● **EXERCISE INSTRUCTIONS**
The records below are to be transcribed in full, exactly as given.
━━ RECORDS SUPPLIED
<file path="src/rtl/pipe_mux_reg.sv">
// pipe_mux_reg: N-input registered mux with valid, stall/flush and select-range error; PIPE_MUX_PARITY_EN adds out_parity
module pipe_mux_reg #(
    parameter int WIDTH = 32,
    parameter int NUM_IN = 4,
    parameter int STAGES = 1,
    localparam int SEL_W = $clog2(NUM_IN)
) (
    input  logic                    CLK,
    input  logic                    RST,
    input  logic [NUM_IN*WIDTH-1:0] IN_BUS,
    input  logic [SEL_W-1:0]        sel,
    input  logic                    in_valid,
    input  logic                    stall,
    input  logic                    flush,
    output logic [WIDTH-1:0]        OUT,
    output logic                    out_valid,
    output logic                    sel_err
`ifdef PIPE_MUX_PARITY_EN
    ,
    output logic                    out_parity
`endif
);
    logic              sel_ok;
    logic [WIDTH-1:0]  pick;
    logic [WIDTH-1:0]  data_q [STAGES];
    logic [STAGES-1:0] v_q;
    logic [STAGES-1:0] e_q;
`ifdef PIPE_MUX_PARITY_EN
    logic [STAGES-1:0] p_q;
    assign out_parity = p_q[STAGES-1];
`endif
    assign sel_ok    = {1'b0, sel} < (SEL_W+1)'(NUM_IN);
    assign pick      = sel_ok ? IN_BUS[sel*WIDTH +: WIDTH] : '0;
    assign OUT       = data_q[STAGES-1];
    assign out_valid = v_q[STAGES-1];
    assign sel_err   = e_q[STAGES-1];
    // stage registers: async clear, flush clears, stall holds, otherwise capture and shift
    always_ff @(posedge CLK or negedge RST) begin
        if (!RST) begin
            v_q <= '0;
            e_q <= '0;
`ifdef PIPE_MUX_PARITY_EN
            p_q <= '0;
`endif
            for (int i = 0; i < STAGES; i++) data_q[i] <= '0;
        end else if (flush) begin
            v_q <= '0;
            e_q <= '0;
`ifdef PIPE_MUX_PARITY_EN
            p_q <= '0;
`endif
            for (int i = 0; i < STAGES; i++) data_q[i] <= '0;
        end else if (!stall) begin
            for (int i = STAGES-1; i > 0; i--) begin
                data_q[i] <= data_q[i-1];
                v_q[i]    <= v_q[i-1];
                e_q[i]    <= e_q[i-1];
`ifdef PIPE_MUX_PARITY_EN
                p_q[i]    <= p_q[i-1];
`endif
            end
            data_q[0] <= pick;
            v_q[0]    <= in_valid;
            e_q[0]    <= in_valid & ~sel_ok;
`ifdef PIPE_MUX_PARITY_EN
            p_q[0]    <= ^pick;
`endif
        end
    end
endmodule
</file>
━━━━
● **WRITTEN ANSWER**
<file path="src/rtl/pipe_mux_reg.sv">
// pipe_mux_reg: N-input registered mux with valid, stall/flush and select-range error; PIPE_MUX_PARITY_EN adds out_parity
module pipe_mux_reg #(
    parameter int WIDTH = 32,
    parameter int NUM_IN = 4,
    parameter int STAGES = 1,
    localparam int SEL_W = $clog2(NUM_IN)
) (
    input  logic                    CLK,
    input  logic                    RST,
    input  logic [NUM_IN*WIDTH-1:0] IN_BUS,
    input  logic [SEL_W-1:0]        sel,
    input  logic                    in_valid,
    input  logic                    stall,
    input  logic                    flush,
    output logic [WIDTH-1:0]        OUT,
    output logic                    out_valid,
    output logic                    sel_err
`ifdef PIPE_MUX_PARITY_EN
    ,
    output logic                    out_parity
`endif
);
    logic              sel_ok;
    logic [WIDTH-1:0]  pick;
    logic [WIDTH-1:0]  data_q [STAGES];
    logic [STAGES-1:0] v_q;
    logic [STAGES-1:0] e_q;
`ifdef PIPE_MUX_PARITY_EN
    logic [STAGES-1:0] p_q;
    assign out_parity = p_q[STAGES-1];
`endif
    assign sel_ok    = {1'b0, sel} < (SEL_W+1)'(NUM_IN);
    assign pick      = sel_ok ? IN_BUS[sel*WIDTH +: WIDTH] : '0;
    assign OUT       = data_q[STAGES-1];
    assign out_valid = v_q[STAGES-1];
    assign sel_err   = e_q[STAGES-1];
    // stage registers: async clear, flush clears, stall holds, otherwise capture and shift
    always_ff @(posedge CLK or negedge RST) begin
        if (!RST) begin
            v_q <= '0;
            e_q <= '0;
`ifdef PIPE_MUX_PARITY_EN
            p_q <= '0;
`endif
            for (int i = 0; i < STAGES; i++) data_q[i] <= '0;
        end else if (flush) begin
            v_q <= '0;
            e_q <= '0;
`ifdef PIPE_MUX_PARITY_EN
            p_q <= '0;
`endif
            for (int i = 0; i < STAGES; i++) data_q[i] <= '0;
        end else if (!stall) begin
            for (int i = STAGES-1; i > 0; i--) begin
                data_q[i] <= data_q[i-1];
                v_q[i]    <= v_q[i-1];
                e_q[i]    <= e_q[i-1];
`ifdef PIPE_MUX_PARITY_EN
                p_q[i]    <= p_q[i-1];
`endif
            end
            data_q[0] <= pick;
            v_q[0]    <= in_valid;
            e_q[0]    <= in_valid & ~sel_ok;
`ifdef PIPE_MUX_PARITY_EN
            p_q[0]    <= ^pick;
`endif
        end
    end
endmodule
</file>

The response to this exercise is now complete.